I’ve mentioned that Psalm 23, The Lord is my Shepherd, has traditionally been a favorite for many in the Church.  In our second Scripture reading this morning, Psalm 131, I wanted to introduce you to another beautiful psalm of trust that is less well known.  If you’re looking for an easy one to memorize, it’s a good candidate, at just three verses long:

O Lord, my heart is not lifted up, my eyes are not raised too high; I do not occupy myself with things too great and too marvelous for me.
But I have calmed and quieted my soul, like a weaned child with its mother; my soul is like the weaned child that is with me.
O Israel, hope in the Lord from this time on and forevermore.

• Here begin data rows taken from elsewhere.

Background: an optimization exercise with open tools, aiming at small area, a short achievable clock period and few clock cycles. Do not read the settings as production practice. The RTL was checked by simulation tests, not by an equivalence proof against the original design. No activity file was given, so power comes from the tool's default toggle rates.

Setup of v21:
// l1ado_core
module l1ado_core (
    input  wire        clk,
    input  wire        rst,         
    input  wire        ld_we,
    input  wire [7:0]  ld_addr,
    input  wire [7:0]  ld_data,
    input  wire [7:0]  mem_raddr,
    output wire [7:0]  mem_rdata,
    input  wire        start,
    input  wire [7:0]  start_pc,
    input  wire        cap_en,
    input  wire [15:0] cap,
    output reg         busy,
    output reg         done,
    output reg  [1:0]  reason,      
    output wire [7:0]  pc,
    output wire [7:0]  acc,
    output wire [15:0] icount,
    output wire        in_req,
    input  wire        in_valid,
    input  wire [7:0]  in_data,
    output wire        out_valid,
    output wire [7:0]  out_data
);
For scale: about 5400 cells after synthesis, about 2100 flip-flops, ~120 I/O pins, roughly 100000 µm² of cells after synthesis.
Settings: LEC_CHECK=0, CAP_MARGIN=20, CORE_MARGIN=2, CORE_UTILIZATION=40, CTS_CLUSTER_DIAMETER=60, CTS_CLUSTER_SIZE=40, SETUP_SLACK_MARGIN=2.5, SLEW_MARGIN=20, SYNTH_HIERARCHICAL=1; clock period 10.0 ns.
run.sh (not shown) runs the stock make flow with config.mk's settings and CLKGATE_MAP_FILE= SYNTH_SCRIPT=/design/flow/synth_recipe.tcl, a recipe that flattens the netlist after the stock synthesis.
v21 completed end to end with timing, DRC and antenna clean.
Testbench counts of v21, summed over its fixed seeds: cycles 29,382.
The following lists how v18 was set up differently from v21:
- a change of SETUP_SLACK_MARGIN from 2.5 to 3
[summary]
Looking at clock period minus worst slack, v18 sits 0.58 ns below v21. Going from v21 to v18, area of the multi-input gates saw an increase; number of buffers and inverters on the critical path saw an increase; hold slack saw a decrease. The setup slack of v18 is larger than that of v21. Looking at met1 demand-to-capacity share in global routing across v18 and v21, the one that comes out lower is v21. v18 vs. v21: global-route met2 utilization went up by 0.64 points. NOTE design area v21->v18 increased slightly.
Here is what was changed in the inputs of v17 compared with v18.
==> flow/flow/run.sh (new file) <==
#!/bin/bash
# The standard layout, with clock tree synthesis told not to add dummy
# loads to balance the tree. Everything else is the standard flow.
set -euo pipefail
export CTS_ARGS="-sink_clustering_enable -repair_clock_nets -sink_clustering_size 40 -sink_clustering_max_diameter 60 -dont_use_dummy_load"
bash standard.sh > standard.log 2>&1
==> flow/standard.sh (new file) <==
#!/bin/bash
# synth_recipe.tcl (not shown) runs the flow's synth.tcl, then flattens the netlist and writes it again
# the make line also repeats each setting of config.mk as NAME=value (left out here)
make -C /OpenROAD-flow-scripts/flow DESIGN_CONFIG=/design/flow/config.mk WORK_HOME=/design/flow/orfs CLKGATE_MAP_FILE= SYNTH_SCRIPT=/design/flow/synth_recipe.tcl "${@:-finish}"
removed: flow/run.sh
[summary]
Every run in the comparison, v17 and v18, completed the flow with a clean layout.
On met1 global-route usage, the lower figure sits with v18, not v17.
Number of antenna violations at the first check in global routing: v17 higher than v18
Worst setup margin: v17 vs v18 up 0.077 ns
v17 against v18; total power is down by a few percent.
Delta (v17 minus v18): total CTS buffers essentially unchanged, insertion delay of the later-clocked pin in the worst-skew pair fell 0.03 ns, net load switching power shrank by 0.00066 W.
The run with more routed wire is v17, not v18.
Re core utilization of the finished layout: v17 and v18 aren't equal, and the higher value belongs to v18.

========
l1ado_core, a different RTL version from the one above (not shown whole).
Size in the first run: about 5,500 cells after synthesis, roughly 2,200 flip-flops.
clock: 10.0 ns
lec_check: 0
cap_margin: 20
core_margin: 2
core_utilization: 40
cts_cluster_diameter: 60
cts_cluster_size: 40
setup_slack_margin: 3
slew_margin: 20
synth_hierarchical: 1
Stock flow here: none of the scripts above is used.
Testbench counts at the start, summed over its fixed seeds: cycles 29,384.
Next try:
Settings changed: SETUP_SLACK_MARGIN 3 to 4.
The changed run ran to the end with no violations.
Sequential power barely changes.
Area after synthesis is unchanged.
Cell count increases by 1.5%.
Core utilization is higher by 1.2 points.
Final area grows by 2.7%.
Synthesized cell count stays the same.
Register-to-register slack improved by 0.71 ns.
Critical path depth grows by 3.

========
l1ado_core, a different RTL version from the one above (not shown whole).
For scale: ~5300 cells after synthesis, roughly 2100 flip-flops.
export LEC_CHECK = 0
export CAP_MARGIN = 20
export CORE_MARGIN = 2
export CORE_UTILIZATION = 40
export CTS_CLUSTER_DIAMETER = 60
export CTS_CLUSTER_SIZE = 40
export SETUP_SLACK_MARGIN = 3
export SLEW_MARGIN = 20
export SYNTH_HIERARCHICAL = 1
export TNS_END_PERCENT = 5
create_clock -name core_clock -period 10.0 [get_ports {clk}]
standard.sh (not shown) runs the stock make flow with config.mk's settings and CLKGATE_MAP_FILE= SYNTH_SCRIPT=/design/flow/synth_recipe.tcl, a recipe that flattens the netlist after the stock synthesis.
==> flow/flow/run.sh <==
#!/bin/bash
# The standard layout, with clock tree synthesis told not to add dummy
# loads to balance the tree. Everything else is the standard flow.
set -euo pipefail
export CTS_ARGS="-sink_clustering_enable -repair_clock_nets -sink_clustering_size 40 -sink_clustering_max_diameter 60 -dont_use_dummy_load"
bash standard.sh > standard.log 2>&1
The starting point completed without violations.
Testbench counts at the start, summed over its fixed seeds: cycles 29,377.
==> next run, changes <==
==> flow/run.sh (new file) <==
#!/bin/bash
# synth_recipe.tcl (not shown) runs the flow's synth.tcl, then flattens the netlist and writes it again
# the make line also repeats each setting of config.mk as NAME=value (left out here)
make -C /OpenROAD-flow-scripts/flow DESIGN_CONFIG=/design/flow/config.mk WORK_HOME=/design/flow/orfs CLKGATE_MAP_FILE= SYNTH_SCRIPT=/design/flow/synth_recipe.tcl finish
Settings changed: TNS_END_PERCENT 5 to default.
removed: flow/flow/run.sh
removed: flow/standard.sh
Outcome:
- The new run completed without violations
- setup slack improves by 0.091 ns
- power rises by 4.9%
- sequential share of layout area fell by 1.1 points
- clock skew is lower by 0.035 ns
- via count goes up by 0.67%
- first-iteration DRC count decreases by 1.9%

========
The RTL this note starts from:
==> flow/design.v <==
module l1ado_core (
    input  wire        clk,
    input  wire        rst,         
    input  wire        ld_we,
    input  wire [7:0]  ld_addr,
    input  wire [7:0]  ld_data,
    input  wire [7:0]  mem_raddr,
    output wire [7:0]  mem_rdata,
    input  wire        start,
    input  wire [7:0]  start_pc,
    input  wire        cap_en,
    input  wire [15:0] cap,
    output wire        busy,
    output wire        done,
    output wire [1:0]  reason,      
    output wire [7:0]  pc,
    output wire [7:0]  acc,
    output wire [15:0] icount,
    output wire        in_req,
    input  wire        in_valid,
    input  wire [7:0]  in_data,
    output wire        out_valid,
    output wire [7:0]  out_data
);
    localparam [1:0] R_HALTED = 2'd1, R_CAPPED = 2'd2, R_FAULT = 2'd3;
    reg [2047:0] mem;
    function [7:0] alu;
        input [1:0] m;
        input [7:0] x, y;
        case (m)
            2'd0: alu = x + y;
            2'd1: alu = x - y;
            default: alu = ~(x & y);
        endcase
    endfunction
    function is_op;
        input [7:0] o;
        case (o)
            8'h00, 8'h10, 8'h11, 8'h12, 8'h20, 8'h21, 8'h22,
            8'h40, 8'h41, 8'h48, 8'h49, 8'h60, 8'h61, 8'h62,
            8'hC0, 8'hC1, 8'hC8, 8'hC9, 8'hE0, 8'hE1, 8'hE2: is_op = 1'b1;
            default: is_op = 1'b0;
        endcase
    endfunction
    reg        busy_r, done_r;
    reg [1:0]  reason_r;
    reg [7:0]  a_r;
    reg [15:0] icnt, capm1;
    reg        cap_en_r, cap0_r;
    reg [7:0]  fa_r;
    reg        iv_r;           
    reg [7:0]  op_r, k_r;
    reg        ind2_r;         
    reg        hit_r;          
    reg        jz_r;           
    reg        pt_v;
    reg [7:0]  pt_tag, pt_val;
    wire e_imm  = ~op_r[6] & ~op_r[4];                   
    wire e_jmp  = op_r[4];                               
    wire e_ind  = op_r[7];
    wire e_st   = op_r[3];                               
    wire e_in   = op_r[3] & op_r[0];                     
    wire e_out  = op_r[6] & ~op_r[5] & ~op_r[3] & op_r[0];   
    wire e_wa   = ~op_r[4] & ~op_r[3] & ~(op_r[6] & ~op_r[5] & op_r[0]);  
    wire e_ok   = is_op(op_r);
    wire e_cond = (op_r[1:0] == 2'd0) | (op_r[0] & a_r[7]) | (op_r[1] & (a_r == 8'd0));
    wire e_tk   = e_jmp & e_cond;
    wire e_first = e_ind & ~ind2_r & ~hit_r;             
    wire e_wait  = e_in & ~in_valid & ~e_first;
    wire e_act   = busy_r & iv_r & ~cap0_r & e_ok;
    wire e_fin   = e_act & ~e_first & ~e_wait;           
    wire early   = busy_r & iv_r & ~cap0_r & jz_r;
    wire run     = busy_r & ~early;                      
    reg  [1023:0] mem_e, mem_o;
    integer bi;
    always @(*)
        for (bi = 0; bi < 128; bi = bi + 1) begin
            mem_e[bi*8 +: 8] = mem[(2*bi)*8 +: 8];
            mem_o[bi*8 +: 8] = mem[(2*bi+1)*8 +: 8];
        end
    wire       f_rd = iv_r & e_tk;                  
    wire [7:0] fa_c = ~run ? start_pc : f_rd ? k_r : fa_r;
    wire [6:0] fe_c = fa_c[7:1] + {6'd0, fa_c[0]};  
    wire [7:0] b_e, b_o;
    l1ado_rd128 u_rde (.d(mem_e), .a(fe_c),      .y(b_e));
    l1ado_rd128 u_rdo (.d(mem_o), .a(fa_c[7:1]), .y(b_o));
    wire [7:0] op_f = fa_c[0] ? b_o : b_e;
    wire [7:0] k_f  = fa_c[0] ? b_e : b_o;
    wire [7:0] ea   = hit_r ? pt_val : k_r;          
    wire [7:0] pa   = ~run ? mem_raddr : ea;
    wire [7:0] mc;
    l1ado_rd256 u_rdc (.d(mem), .a(pa), .y(mc));
    wire [7:0] src   = e_imm ? k_r : mc;
    wire [7:0] a_new = op_r[5] ? alu(op_r[1:0], a_r, src) : src;
    wire [7:0] npc   = e_tk ? k_r : fa_r;
    wire       cap_last = cap_en_r & (icnt == capm1);
    wire       stop_h = e_fin & (npc == 8'd0);
    wire       stop_c = e_fin & ~stop_h & cap_last;
    wire       stop_f = busy_r & iv_r & ~cap0_r & ~e_ok;
    wire       stop   = stop_h | stop_c | stop_f | (busy_r & cap0_r);
    wire [7:0] w_addr = ~run ? ld_addr : ea;
    wire [7:0] w_data = ~run ? ld_data : (e_in ? in_data : a_r);
    wire       w_ex   = e_act & e_st & ~e_first & ~e_wait;
    wire       w_en   = (~run & ld_we) | w_ex;
    wire       f_hit  = w_ex & ((ea == fa_r) | (ea == fa_r + 8'd1));
    wire       adv    = busy_r & ~stop & ~f_hit & (~iv_r | e_fin);
    integer wi;
    always @(posedge clk) begin
        for (wi = 0; wi < 256; wi = wi + 1)
            if (w_en && w_addr == wi) mem[wi*8 +: 8] <= w_data;
    end
    always @(posedge clk) begin
        if (rst) begin
            busy_r  <= 1'b0;
            done_r  <= 1'b0;
        end else if (!busy_r || (early && start)) begin
            if (start) begin
                busy_r     <= 1'b1;
                done_r     <= 1'b0;
                iv_r     <= 1'b1;
                op_r     <= op_f;
                k_r      <= k_f;
                hit_r    <= 1'b0;
                jz_r     <= (op_f == 8'h10) & (k_f == 8'h00);
                pt_v     <= 1'b0;
                fa_r     <= fa_c + 8'd2;
                ind2_r   <= 1'b0;
                a_r      <= 8'd0;
                icnt     <= 16'd0;
                capm1    <= cap - 16'd1;
                cap_en_r <= cap_en;
                cap0_r   <= cap_en & (cap == 16'd0);
            end
        end else begin
            if (e_act) begin
                if (e_wa & ~e_first) a_r <= a_new;
                if (e_first) begin
                    ind2_r <= 1'b1;
                    k_r    <= mc;
                    pt_v   <= 1'b1;
                    pt_tag <= k_r;
                    pt_val <= mc;
                end
            end
            if (e_fin) begin
                icnt   <= icnt + 16'd1;
                ind2_r <= 1'b0;
                iv_r   <= 1'b0;
            end
            if (w_ex && w_addr == pt_tag) pt_val <= w_data;
            if (adv) begin
                iv_r   <= 1'b1;
                op_r   <= op_f;
                k_r    <= k_f;
                hit_r  <= pt_v & (k_f == pt_tag) & op_f[7];
                jz_r   <= (op_f == 8'h10) & (k_f == 8'h00);
                fa_r   <= fa_c + 8'd2;
            end
            if (stop) begin
                if (stop_h) reason_r <= R_HALTED;
                else if (stop_f) reason_r <= R_FAULT;
                else reason_r <= R_CAPPED;
                if (stop_f) fa_r <= fa_r - 8'd1;
                else if (cap0_r) fa_r <= fa_r - 8'd2;
                else fa_r <= npc;
                busy_r <= 1'b0;
                done_r <= 1'b1;
            end
        end
    end
    assign mem_rdata = mc;
    assign busy      = run;
    assign done      = done_r | early;
    assign reason    = early ? R_HALTED : reason_r;
    assign pc        = early ? 8'd0 : fa_r;
    assign acc       = a_r;
    assign icount    = early ? icnt + 16'd1 : icnt;
    assign in_req    = e_act & e_in & ~e_first;
    assign out_valid = e_act & e_out & ~e_first;
    assign out_data  = mc;
endmodule
module l1ado_rd128 (
    input  wire [1023:0] d,
    input  wire [6:0]    a,
    output wire [7:0]    y
);
    wire [511:0] l1;
    wire [127:0] l2;
    wire [31:0]  l3;
    genvar i;
    generate
        for (i = 0; i < 64; i = i + 1) begin : g1
            assign l1[i*8 +: 8] = a[0] ? d[(2*i+1)*8 +: 8] : d[(2*i)*8 +: 8];
        end
        for (i = 0; i < 16; i = i + 1) begin : g2
            assign l2[i*8 +: 8] = l1[(4*i + a[2:1])*8 +: 8];
        end
        for (i = 0; i < 4; i = i + 1) begin : g3
            assign l3[i*8 +: 8] = l2[(4*i + a[4:3])*8 +: 8];
        end
    endgenerate
    assign y = l3[a[6:5]*8 +: 8];
endmodule
module l1ado_rd256 (
    input  wire [2047:0] d,
    input  wire [7:0]    a,
    output wire [7:0]    y
);
    wire [511:0] l1;
    wire [127:0] l2;
    wire [31:0]  l3;
    genvar i;
    generate
        for (i = 0; i < 64; i = i + 1) begin : g1
            assign l1[i*8 +: 8] = d[(4*i + a[1:0])*8 +: 8];
        end
        for (i = 0; i < 16; i = i + 1) begin : g2
            assign l2[i*8 +: 8] = l1[(4*i + a[3:2])*8 +: 8];
        end
        for (i = 0; i < 4; i = i + 1) begin : g3
            assign l3[i*8 +: 8] = l2[(4*i + a[5:4])*8 +: 8];
        end
    endgenerate
    assign y = l3[a[7:6]*8 +: 8];
endmodule
Settings: LEC_CHECK=0, CAP_MARGIN=20, CORE_MARGIN=2, CORE_UTILIZATION=40, CTS_CLUSTER_DIAMETER=60, CTS_CLUSTER_SIZE=40, SETUP_SLACK_MARGIN=3, SLEW_MARGIN=20, SYNTH_HIERARCHICAL=1, TNS_END_PERCENT=5; clock period 10.0 ns.
==> flow/flow/run.sh <==
#!/bin/bash
# The standard layout with two changes: clock tree synthesis adds no dummy
# loads to balance the tree, and the port buffers are plain buf_2 cells
# (which repair can resize) rather than the resizer's default pick.
# Everything else is the standard flow (standard.sh).
set -euo pipefail
export CTS_ARGS="-sink_clustering_enable -repair_clock_nets -sink_clustering_size 40 -sink_clustering_max_diameter 60 -dont_use_dummy_load"
export BUFFER_PORTS_ARGS="-buffer_cell sky130_fd_sc_hd__buf_2"
bash standard.sh > standard.log 2>&1
The first run reached the layout checks and failed them: max-slew violations.
Testbench counts at the start, summed over its fixed seeds: cycles 29,223.
Edit:
==> flow/flow/run.sh (replaced) <==
#!/bin/bash
# The standard layout, with clock tree synthesis told not to add dummy
# loads to balance the tree. Everything else is the standard flow.
set -euo pipefail
export CTS_ARGS="-sink_clustering_enable -repair_clock_nets -sink_clustering_size 40 -sink_clustering_max_diameter 60 -dont_use_dummy_load"
bash standard.sh > standard.log 2>&1
--- a/flow/config.mk
+++ b/flow/config.mk
@@ -15,2 +15 @@
 export SYNTH_HIERARCHICAL = 1
-export TNS_END_PERCENT = 5
=>
- The new run finished with timing, DRC and antenna clean
- wire length went down by 1.7%
- worst setup slack improves by 0.094 ns
- die area does not change
- cell count rose by 1.0%

========
== the previous run ==
Another version of the RTL of l1ado_core (not shown whole).
Size: about 5,500 cells after synthesis, ~120 I/O pins, roughly 100,000 sq um of cells after synthesis.
clock: 10.0 ns
lec_check: 0
cap_margin: 20
core_margin: 2
core_utilization: 40
cts_cluster_diameter: 60
cts_cluster_size: 40
setup_slack_margin: 3.3
slew_margin: 20
synth_hierarchical: 1
==> flow/flow/run.sh <==
#!/bin/bash
# The standard layout with two changes: clock tree synthesis adds no dummy
# loads to balance the tree, and the port buffers are plain buf_4 cells
# (which repair can resize) rather than the resizer's default pick.
# Everything else is the standard flow (standard.sh).
set -euo pipefail
export CTS_ARGS="-sink_clustering_enable -repair_clock_nets -sink_clustering_size 40 -sink_clustering_max_diameter 60 -dont_use_dummy_load"
export BUFFER_PORTS_ARGS="-buffer_cell sky130_fd_sc_hd__buf_4"
bash standard.sh > standard.log 2>&1
Testbench counts of the previous run, summed over its fixed seeds: cycles 29,382.
The following lists how the current run was set up differently from the previous run:
# the previous run
export LEC_CHECK = 0
export CAP_MARGIN = 20
export CORE_MARGIN = 2
export CORE_UTILIZATION = 40
export CTS_CLUSTER_DIAMETER = 60
export CTS_CLUSTER_SIZE = 40
export SETUP_SLACK_MARGIN = 3.3
export SLEW_MARGIN = 20
export SYNTH_HIERARCHICAL = 1
create_clock -name core_clock -period 10.0 [get_ports {clk}]
# the current run
export LEC_CHECK = 0
export CAP_MARGIN = 20
export CORE_MARGIN = 2
export CORE_UTILIZATION = 40
export CTS_CLUSTER_DIAMETER = 60
export CTS_CLUSTER_SIZE = 40
export SETUP_SLACK_MARGIN = 3
export SLEW_MARGIN = 20
export SYNTH_HIERARCHICAL = 1
create_clock -name core_clock -period 10.0 [get_ports {clk}]
==> flow/flow/run.sh <==
#!/bin/bash
# The standard layout, with clock tree synthesis told not to add dummy
# loads to balance the tree. Everything else is the standard flow.
set -euo pipefail
export CTS_ARGS="-sink_clustering_enable -repair_clock_nets -sink_clustering_size 40 -sink_clustering_max_diameter 60 -dont_use_dummy_load"
bash standard.sh > standard.log 2>&1
==> comparison <==
Delta (the current run minus the previous run): logic gate share of total power increased by 0.2 points relative to the old numbers; minimum setup slack after placement fell by 970 ps; final antenna diode count picked up an extra 3. When the current run is measured against the previous run, its met1 wire length turns out about 0.34% lower. Delta (the current run minus the previous run): count of cells resized by post-cts repair picked up an extra about 17%; final design area excluding fillers +740 sq um. Comparing the previous run and the current run, wire length is lower on the current run. Compared with the previous run, the current run instantiates a larger number of cells. Between the current run and the previous run, it is the current run whose minimum period implied by the final worst setup slack is lower, by 92 ps. Worst-skew pair later-pin latency delta (the current run -> the previous run): insignificant. The current run consumes more power than the previous run does.

==> re-timing with driven ports <==
How much do the figures lean on ideal ports? The routed layouts below were timed once more, with nothing changed but the port constraints. Step 1 assumes that a clkbuf_16 drives the clock port and a buf_2 every other input. Step 2 also shifts input and output timing later by t, the mid clock arrival at the registers, as if the neighbouring blocks saw the same clock. Three values: ideal ports, drivers, drivers and shift; two values: the first two.
run	t, ns	slack for setup (ns)	slew at the worst register clock pin (ns)	cell pins on the clock port's net
v21	0.940	2.274 / 2.250 / 1.850	0.11 / 0.11	1
v18	0.941	2.850 / 2.823 / 2.290	0.11 / 0.11	1
v17	0.907	2.928 / 2.859 / 2.304	0.11 / 0.11	1
the first run of note 2	0.948	2.853 / 2.830 / 2.389	0.10 / 0.10	1
the second run of note 2	0.954	2.923 / 2.879 / 2.641	0.11 / 0.11	1
the first run of note 3	0.931	2.807 / 2.778 / 2.346	0.10 / 0.10	1
the second run of note 3	0.958	2.898 / 2.844 / 2.186	0.10 / 0.10	1
the first run of note 4	0.927	2.775 / 2.745 / 2.228	0.11 / 0.11	1
the second run of note 4	0.927	2.869 / 2.836 / 2.241	0.11 / 0.11	1
the previous run	0.921	2.841 / 2.752 / 2.441	0.10 / 0.10	1
the current run	0.927	2.933 / 2.888 / 2.401	0.11 / 0.11	1
The setup slack of the second run of note 3, which loses most, moves by -0.054 ns with the drivers and by -0.712 ns with both steps.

In seminary, I learned that the Hebrew in verse 2 indicates the weaned child may be “on” and not simply “with” the psalmist.  That has led some scholars to believe this may actually be a psalm composed by a young woman, singing words of trust in God while holding her baby.  What a beautiful image, to calm and quiet the soul like this, resting in God like a small child cuddling with its mother.        

We’re going to try something a little different as we conclude the sermon time morning, and actually give you a few moments to reflect quietly on this morning’s psalms.  Both are printed on the last page of your bulletin, and you’ll see a few questions there on the facing page too, for you to consider either right now or later on during the week.  Or you may simply want to pick one favorite line from one of these psalms, and either write it out or say it to yourself several times, over and over again, to help you memorize it.  Wayne will play something on the piano for us for a few minutes, while we are doing this, and when he is done, I’ll offer a prayer before we move into our next hymn.  So let’s enjoy a few moments of quiet, and immerse ourselves in the words of these psalms…

PRAYER:  What a gift it is to inherit from our ancestors in faith such beautiful, powerful words.  Words of trust.  Words of comfort.  Help us so to “read, mark, learn, and inwardly digest them” (Book of Common Prayer) that we may call them to mind on both good days and bad.  Meet us in these words, Lord God, our Shepherd and our loving Parent.  Amen.